Collected data:
**src/rtl/rf_wb_pkg.sv**
```systemverilog
// Shared constants and types for the register-file writeback arbiter.
package rf_wb_pkg;

  localparam int XLEN_DEFAULT         = 32;
  localparam int REG_AW               = 5;
  localparam int STARVE_LIMIT_DEFAULT = 2;

  typedef enum logic [1:0] {
    SRC_NONE = 2'd0,
    SRC_ALU  = 2'd1,
    SRC_LSU  = 2'd2
  } wb_src_e;

  // x0 is hardwired to zero, so a write to it is a discarded write.
  function automatic logic is_real_write(input logic [REG_AW-1:0] rd);
    return (rd != {REG_AW{1'b0}});
  endfunction

endpackage

```
**src/rtl/wb_slot.sv**
```systemverilog
// One-entry result buffer with valid/ready input and an external grant
// that drains it; a same-edge refill keeps one write per cycle flowing.
module wb_slot
  import rf_wb_pkg::*;
#(
  parameter int XLEN = XLEN_DEFAULT
) (
  input  logic              clk,
  input  logic              rst_n,
  input  logic              in_valid,
  input  logic [REG_AW-1:0] in_rd,
  input  logic [XLEN-1:0]   in_data,
  output logic              in_ready,
  input  logic              grant,
  output logic              full,
  output logic [REG_AW-1:0] rd,
  output logic [XLEN-1:0]   data
);

  logic              full_r;
  logic [REG_AW-1:0] rd_r;
  logic [XLEN-1:0]   data_r;
  logic              push_s;

  assign in_ready = !full_r || grant;
  assign push_s   = in_valid && in_ready;
  assign full     = full_r;
  assign rd       = rd_r;
  assign data     = data_r;

  // Slot state: reset clears, push loads, grant without refill empties.
  always_ff @(posedge clk) begin
    if (!rst_n) begin
      full_r <= 1'b0;
      rd_r   <= {REG_AW{1'b0}};
      data_r <= {XLEN{1'b0}};
    end else if (push_s) begin
      full_r <= 1'b1;
      rd_r   <= in_rd;
      data_r <= in_data;
    end else if (grant) begin
      full_r <= 1'b0;
      rd_r   <= rd_r;
      data_r <= data_r;
    end else begin
      full_r <= full_r;
      rd_r   <= rd_r;
      data_r <= data_r;
    end
  end

endmodule

```
**src/rtl/rf_writeback.sv**
```systemverilog
// Writeback arbiter: ALU and LSU result slots share one register-file write
// port, LSU first unless the ALU has starved. Optional read bypass under
// macro RF_WRITEBACK_BYPASS_EN.
module rf_writeback
  import rf_wb_pkg::*;
#(
  parameter int XLEN         = XLEN_DEFAULT,
  parameter int STARVE_LIMIT = STARVE_LIMIT_DEFAULT
) (
  input  logic              clk,
  input  logic              rst_n,
  input  logic              alu_valid,
  input  logic [REG_AW-1:0] alu_rd,
  input  logic [XLEN-1:0]   alu_data,
  output logic              alu_ready,
  input  logic              lsu_valid,
  input  logic [REG_AW-1:0] lsu_rd,
  input  logic [XLEN-1:0]   lsu_data,
  output logic              lsu_ready,
  output logic              rf_we,
  output logic [REG_AW-1:0] rf_waddr,
  output logic [XLEN-1:0]   rf_wdata,
  input  logic [REG_AW-1:0] raddr1,
  input  logic [REG_AW-1:0] raddr2,
  input  logic [XLEN-1:0]   rf_rdata1,
  input  logic [XLEN-1:0]   rf_rdata2,
  output logic [XLEN-1:0]   fwd_rdata1,
  output logic [XLEN-1:0]   fwd_rdata2
);

  logic              alu_full_s, lsu_full_s;
  logic [REG_AW-1:0] alu_slot_rd_s, lsu_slot_rd_s;
  logic [XLEN-1:0]   alu_slot_data_s, lsu_slot_data_s;
  logic              alu_grant_s, lsu_grant_s, starve_s;
  logic [1:0]        alu_wait_r;
  wb_src_e           src_s;
  logic [REG_AW-1:0] sel_rd_s;
  logic [XLEN-1:0]   sel_data_s;

  wb_slot #(.XLEN(XLEN)) u_alu_slot (
    .clk      (clk),
    .rst_n    (rst_n),
    .in_valid (alu_valid),
    .in_rd    (alu_rd),
    .in_data  (alu_data),
    .in_ready (alu_ready),
    .grant    (alu_grant_s),
    .full     (alu_full_s),
    .rd       (alu_slot_rd_s),
    .data     (alu_slot_data_s)
  );

  wb_slot #(.XLEN(XLEN)) u_lsu_slot (
    .clk      (clk),
    .rst_n    (rst_n),
    .in_valid (lsu_valid),
    .in_rd    (lsu_rd),
    .in_data  (lsu_data),
    .in_ready (lsu_ready),
    .grant    (lsu_grant_s),
    .full     (lsu_full_s),
    .rd       (lsu_slot_rd_s),
    .data     (lsu_slot_data_s)
  );

  // Grant depends only on slot state, so ready never loops back through inputs.
  assign starve_s    = (32'(alu_wait_r) >= 32'(STARVE_LIMIT));
  assign alu_grant_s = alu_full_s && (!lsu_full_s || starve_s);
  assign lsu_grant_s = lsu_full_s && !alu_grant_s;

  // Starvation counter: saturates at 3, clears on ALU grant or empty slot.
  always_ff @(posedge clk) begin
    if (!rst_n) begin
      alu_wait_r <= 2'd0;
    end else if (!alu_full_s || alu_grant_s) begin
      alu_wait_r <= 2'd0;
    end else if (alu_wait_r != 2'd3) begin
      alu_wait_r <= alu_wait_r + 2'd1;
    end else begin
      alu_wait_r <= alu_wait_r;
    end
  end

  // Encode which slot owns the write port this cycle.
  always_comb begin
    src_s = SRC_NONE;
    if (alu_grant_s) begin
      src_s = SRC_ALU;
    end else if (lsu_grant_s) begin
      src_s = SRC_LSU;
    end else begin
      src_s = SRC_NONE;
    end
  end

  // Drive the write port from the granted slot; all-zero when not writing.
  always_comb begin
    sel_rd_s   = {REG_AW{1'b0}};
    sel_data_s = {XLEN{1'b0}};
    rf_we      = 1'b0;
    rf_waddr   = {REG_AW{1'b0}};
    rf_wdata   = {XLEN{1'b0}};
    case (src_s)
      SRC_ALU: begin
        sel_rd_s   = alu_slot_rd_s;
        sel_data_s = alu_slot_data_s;
      end
      SRC_LSU: begin
        sel_rd_s   = lsu_slot_rd_s;
        sel_data_s = lsu_slot_data_s;
      end
      default: begin
        sel_rd_s   = {REG_AW{1'b0}};
        sel_data_s = {XLEN{1'b0}};
      end
    endcase
    if ((src_s != SRC_NONE) && is_real_write(sel_rd_s)) begin
      rf_we    = 1'b1;
      rf_waddr = sel_rd_s;
      rf_wdata = sel_data_s;
    end else begin
      rf_we    = 1'b0;
      rf_waddr = {REG_AW{1'b0}};
      rf_wdata = {XLEN{1'b0}};
    end
  end

`ifdef RF_WRITEBACK_BYPASS_EN
  // Forward the in-flight write to a matching read port (never for x0).
  always_comb begin
    fwd_rdata1 = rf_rdata1;
    fwd_rdata2 = rf_rdata2;
    if (rf_we && (rf_waddr == raddr1) && is_real_write(raddr1)) begin
      fwd_rdata1 = rf_wdata;
    end else begin
      fwd_rdata1 = rf_rdata1;
    end
    if (rf_we && (rf_waddr == raddr2) && is_real_write(raddr2)) begin
      fwd_rdata2 = rf_wdata;
    end else begin
      fwd_rdata2 = rf_rdata2;
    end
  end
`else
  logic unused_raddr;
  assign unused_raddr = ^{raddr1, raddr2};
  assign fwd_rdata1   = rf_rdata1;
  assign fwd_rdata2   = rf_rdata2;
`endif

endmodule

```
**config.mk**
```make
export PLATFORM = sky130hd
export DESIGN_NAME = rf_writeback
export DESIGN_NICKNAME = d
export VERILOG_FILES = /design/src/rtl/rf_wb_pkg.sv /design/src/rtl/wb_slot.sv /design/src/rtl/rf_writeback.sv
export SDC_FILE = /design/constraint.sdc
export NUM_CORES = 1
export LEC_CHECK = 0
export CAP_MARGIN = 20
export CORE_MARGIN = 2
export CORE_UTILIZATION = 40
export DETAILED_ROUTE_END_ITERATION = 16
export GPL_ROUTABILITY_DRIVEN = 0
export PLACE_DENSITY = 0.87
export SETUP_SLACK_MARGIN = 0.3
export SYNTH_ARGS = -nofsm -noshare
export SYNTH_HDL_FRONTEND = slang
export SYNTH_SLANG_ARGS = --single-unit
export TNS_END_PERCENT = 1
```
**constraint.sdc**
```tcl
create_clock -name clk -period 3.7 [get_ports clk]
set_clock_uncertainty 0.05 [all_clocks]
set_input_delay 0.74 -clock clk [delete_from_list [all_inputs] [get_ports clk]]
set_output_delay 0.74 -clock clk [all_outputs]
set_load 0.01 [all_outputs]
```
# [After elaboration in Yosys (flattened, before gate mapping)]
# Index checks and enable logic that the tools add are counted.
# W data, S select, Z words.
[totals] out_inout_bits=104 latchBits=0 regBits=78 in_bits=152 mem_bits_ro=0 mem_bits_rw=0 n_memories=0
[op_classes] n_lt_le_gt_ge=1 n_addsub=1 n_reduce_logical=16 eq_ne=3 div_mod_pow=0 n_mul=0 muxes=11 n_bitwise=1 shifts=0
[op_table] op="$pmux W32 S2" n=1
[op_table] op="$mux W32" n=1
[op_table] op="$pmux W5 S2" n=1
[op_table] op="$reduce_bool A2 Y1" n=3
[op_table] op="$logic_and A1 B1 Y1" n=5
[op_table] op="$mux W1" n=5
[op_table] op="$mux W5" n=1
[op_table] op="$reduce_bool A5 Y1" n=1
[op_table] op="$mux W2" n=2
[op_table] op="$logic_not A1 Y1" n=3
[op_table] op="$logic_or A1 B1 Y1" n=3
[op_table] op="$add A2 B1 Y2 const B" n=1
[op_table] op="$eq A2 B1 Y1 const B" n=1
[op_table] op="$eq A2 B2 Y1 const B" n=1
[op_table] op="$ge A2 B2 Y1 const B" n=1
[op_table] op="$ne A2 B2 Y1 const B" n=1
[op_table] op="$reduce_or A2 Y1" n=1
[op_table] op="$not A1 Y1" n=1

# [Longest topological paths before layout]
# Gate-level depths: netlist of run 1.
[depth] depth_word=12 ltp_mapped=8 ltp_nobuf=6

# [Cells and area by module]
# A second synthesis of run 1 with hierarchy kept.
[unflattened] cells_unflattened=503 area_unflattened_um2=4287.9
[by_module_without_submodules] module="wb_slot" area_each_um2=1557.7 seq_area_each_um2=760.7 cells_per_inst=165 instances=2
[by_module_without_submodules] module="rf_writeback" area_each_um2=1172.4 seq_area_each_um2=40.0 cells_per_inst=173 instances=1

# [Worst setup path after synthesis of run 1]
# OpenSTA, ideal clock, no wires.
[synth_timing] path_type="register to output" from="register u_lsu_slot.rd_r[1] (netlist: u_lsu_slot.rd[1])" to="output rf_wdata[10]" slack_ns=1.491 arrival_ns=1.419 stages_incl_launch_ff=5 path_buffers=1 required_time_ns=2.910 path_cell_list="dfxtp_1 or4_4 o211a_4 buf_6 a22o_1"
[synth_via] elab_chain_cells=4
[synth_rtl] item="start: declaration" line_no="wb_slot.sv:21" source="logic [REG_AW-1:0] rd_r;"
[synth_rtl] item="start signal: assignment" line_no="wb_slot.sv:35" source="rd_r <= {REG_AW{1'b0}};"
[synth_rtl] item="start signal: assignment" line_no="wb_slot.sv:39" source="rd_r <= in_rd;"
[synth_rtl] item="start signal: assignment" line_no="wb_slot.sv:43" source="rd_r <= rd_r;"
[synth_rtl] item="$pmux W5 S2" line_no="rf_writeback.sv:103" source="case (src_s)"
[synth_rtl] item="$reduce_bool A5 Y1" line_no="rf_wb_pkg.sv:16" source="return (rd != {REG_AW{1'b0}});"
[synth_rtl] item="$logic_and A1 B1 Y1" line_no="rf_writeback.sv:117" source="if ((src_s != SRC_NONE) && is_real_write(sel_rd_s)) begin"
[synth_rtl] item="$mux W32" line_no="rf_writeback.sv:117"
[synth_rtl] item="end: declaration" line_no="rf_writeback.sv:22" source="output logic [XLEN-1:0] rf_wdata,"
# No other way between the ends.

# [Worst setup path in the final report of run 1]
[layout_timing] from="register alu_wait_r[0]" to="output rf_wdata[17]"
[layout_via] elab_chain_cells=12
[layout_rtl] item="start: declaration" line_no="rf_writeback.sv:35" source="logic [1:0] alu_wait_r;"
[layout_rtl] item="start signal: assignment" line_no="rf_writeback.sv:78" source="alu_wait_r <= alu_wait_r + 2'd1;"
[layout_rtl] item="start signal: assignment" line_no="rf_writeback.sv:80" source="alu_wait_r <= alu_wait_r;"
[layout_rtl] item="$ge A2 B2 Y1 (*)" line_no="rf_writeback.sv:67" source="assign starve_s = (32'(alu_wait_r) >= 32'(STARVE_LIMIT));"
[layout_rtl] item="$logic_or A1 B1 Y1 (*)" line_no="rf_writeback.sv:68" source="assign alu_grant_s = alu_full_s && (!lsu_full_s || starve_s);"
[layout_rtl] item="$logic_and A1 B1 Y1 (*)" line_no="rf_writeback.sv:68"
[layout_rtl] item="$logic_not A1 Y1" line_no="rf_writeback.sv:69" source="assign lsu_grant_s = lsu_full_s && !alu_grant_s;"
[layout_rtl] item="$logic_and A1 B1 Y1" line_no="rf_writeback.sv:69"
[layout_rtl] item="$mux W2" line_no="rf_writeback.sv:89" source="end else if (lsu_grant_s) begin"
[layout_rtl] item="$mux W2 (*)" line_no="rf_writeback.sv:87" source="if (alu_grant_s) begin"
[layout_rtl] item="$eq A2 B2 Y1 / $eq A2 B1 Y1 (equally long branches)" line_no="rf_writeback.sv:103"
[layout_rtl] item="$pmux W5 S2" line_no="rf_writeback.sv:103"
[layout_rtl] item="$reduce_bool A5 Y1" line_no="rf_wb_pkg.sv:16"
[layout_rtl] item="$logic_and A1 B1 Y1" line_no="rf_writeback.sv:117"
[layout_rtl] item="$mux W32 (*)" line_no="rf_writeback.sv:117"
# Mark *: on every way between the ends. The rest lies on a longest branch, timed or not.

==> impl_results.md, run 1 <==
- DP Area: roughly 4800 um2
- Hold slack: between 400 and 500 ps
- Fillers: about 930
- Initial drt markers: about 170
- F_max: 304.7 MHz
- PortBufs: ~120
- Vias: roughly 3700
- Syn Nets: about 630
- Pwr Density: just under 400 nW/um2
- Inst Count DP: ~620
- Critical Path Sink Type: output pin
- Layout Nets: 660
- Initial DRT Pass Iterations: 4
- Hold path cells: 2
- Initial antenna violation count: 0
- First-pass GRT wire length: 18350 um
- Crit path launch type: flop
- P&R area growth vs syn: 25.36%
- Max-slew violations: 0
- Total power: 1.965 mW
- Starting Density: between 40% and 50%
- Top-level I/O count: approximately 260
- Non-filler instance count after layout: between 600 and 700
- R2r endpoint: u_alu_slot.data[27]
- Clk_lat worst skew: 330 ps
- Leak Pwr: roughly 1.9 nW
- Grt ovf: 0
- Required @ worst endpoint: 2910 ps
- Syn avg cell area: ~8.6 um2
- Post-synth cell types: 28
- Minimum clock period: 3282 ps
- Total wire length: ~12000 um
- Post-synthesis cell area: around 4100 um2
- Die Wd: 104.9 um
- Area contributors post-synth: dfxtp_1 38%, buf_4 12%, a21boi_0 12%
- Area share of the largest cell type after synthesis: between 30% and 40%
- Worst setup startpoint: alu_wait_r[0]
- Num Clock Sinks: approximately 80
- Peak VDD IR: 165.5 uV
- Design area: 5102 um2
- Post-synth top area cell: dfxtp_1
- DIE AREA: 11000 um2
- Num rows: 36
- Hold path endpoint: u_alu_slot.data[4]
- GRT Overall Usage: about 20%
- RSZ-0062 raised after global routing: false
- Largest net degree at the start of global routing: 78
- Hold Crit Start: u_alu_slot.data[4]
- Core area: around 9800 um2
- DRC violations left: 0
- Clock slew at reported path FFs: roughly 80 ps
- TritonCTS buffer count: 9
- Antenna diodes: 0
- Worst r2r src: alu_wait_r[1]
- Sequential element share of the synthesized area: 38.36%
- Type of the worst min-delay path: reg -> reg
- Chip height: 104.9 um
- # hold bufs at CTS: 0
- Layout cell share with drive strength beyond 1: 7.255%
- Reg-to-reg setup timing slack: 1710 ps
- Post-synthesis register bit count: 78
- Status: completed
- Area of all sequential standard cells: around 1600 um2
- Multi-input logic area: about 1800 um2
- Critical path class: reg -> out
- Worst slew pin tran: approximately 640 ps
- Ys Warns: 0
- H-tree depth: 3
- Worst-path fanout max: 17
- Vias in the first global route: roughly 3700
- Max clock buf depth: 2
- Max cap viols: 0
- Routed vias/inst: 5.745
- Root Buffer: clkbuf_8
- Critical path arrival: around 2500 ps
- Relative slew margins: between 50% and 60%
- Worst r2r path cells: 6
- Final Cycle Share: approximately nine tenths
- Setup Total Neg Slack: 0 ps
- Remaining antenna violation count: 0
- CTS tree: yes
- Fin. Hold Viols: 0
- Routed length per placed instance: roughly 18 um
- Cells after Synth: approximately 480
- Finish-stage setup viols: 0
- Dpl hpwl: slightly below 7000 um
[worst max path at each step]
stage | endpoint | slack (ps) | cells after the start
floorplan | rf_wdata[10] | 1490 | 4
global placement | rf_wdata[3] | 480 | 6
detailed placement | rf_wdata[17] | 390 | 6
CTS | rf_we | 330 | 7
global route | rf_wdata[17] | 310 | 6
finish | rf_wdata[17] | 420 | 6
[placed cells by master (no fill, tap or decap), types with 2 or more instances in the layout]
cell type	netlist	final
a21boi_0	65	65
a21boi_1	10	10
a22o_1	34	34
a22o_2	3	3
buf_16	0	2
buf_2	6	2
buf_4	67	8
bufinv_16	0	3
clkbuf_8	0	10
clkdlybuf4s50_1	0	115
dfxtp_1	78	78
ha_1	2	2
inv_1	6	6
nand2_1	3	3
nand3_1	74	74
nor2_1	5	5
o211a_4	1	2
o21ai_0	75	74
[sequential cells by signal, indices dropped and copies added (netlist names)]
name	cells
u_alu_slot.full	1
u_lsu_slot.data	32
u_alu_slot.rd	5
alu_wait_r	2
u_lsu_slot.full	1
u_lsu_slot.rd	5
u_alu_slot.data	32
[cells by family after synthesis]
| kind of cell | Yosys count | share of synthesized area (%) |
|---|---|---|
| buffers and inverters | 115 | 17.55 |
| and+or+nand+nor | 88 | 11.04 |
| AOI/OAI and AO/OA | 191 | 32.22 |
| adders and majority gates | 2 | 0.6147 |
| xor gates and xnor gates | 1 | 0.2152 |
| DFF | 78 | 38.36 |
[synth_stat cells]
master	instances
dfxtp_1	78
o21ai_0	75
nand3_1	74
buf_4	67
a21boi_0	65
a22o_1	34
clkbuf_1	31
a21boi_1	10
buf_2	6
inv_1	6
nor2_1	5
a22o_2	3
buf_6	3
nand2_1	3
ha_1	2
a211oi_2	1
a21oi_1	1
and2_1	1
and4bb_2	1
buf_1	1
clkbuf_2	1
nor3_1	1
nor3b_1	1
o211a_1	1
o211a_4	1
or2_2	1
or4_4	1
xor2_1	1
[worst max-delay path, cell delays in order, from the launching register on]
cell             delay, ps
dfxtp_1                380
inv_1                   60
ha_1                   240
o21ai_1                330
o211a_4                390
a22o_1                 200
clkdlybuf4s50_1        550
[area by class of cell]
cell class	count	area share [%]
Clock buffer	11	2.771
Clock inverter	4	1.864
Inverter	6	0.4414
Multi-Input combinational cell	283	35.75
Sequential cell	78	30.60
Tap cell	133	3.261
Timing Repair Buffer	128	25.31
[power by group]
part / total (mW) / switching, mW / internal, mW
registers: 0.913 / 0.0265 / 0.886
logic: 0.293 / 0.130 / 0.163
clock network: 0.760 / 0.297 / 0.463
total: 1.97 / 0.454 / 1.51
[repair_timing]
action                                  in CTS  in global routing
gates cloned                                 0                  1
gates resized for setup                      0                  3
endpoints found under the setup margin      18                 33
setup buffers                                1                  0
pin swaps                                    1                  1
[layer usage]
metal | up-vias | routed length, um | GRT usage [%]
met1 | 1801 | 5055 | 24.96
li1 | 1694 | - | -
met2 | 157 | 5613 | 34.04
met4 | 0 | 272 | 9.238
met5 | - | 0 | 0
met3 | 42 | 830 | 4.117
[stage by stage]
step	worst slack, ps	util, %
3_5_place_dp	387.3	48.53
5_1_grt	310.0	51.96
2_1_floorplan	1491	-
3_3_place_gp	484.1	48.53
4_1_cts	330.8	51.02
6_report	418.4	51.96
(Power assumes the default switching activity.)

--- HOW TO COMPLETE THIS TASK ---
Display each line of the data where "placement" occurs.

--- THE ANSWER ---
global placement | rf_wdata[3] | 480 | 6
detailed placement | rf_wdata[17] | 390 | 6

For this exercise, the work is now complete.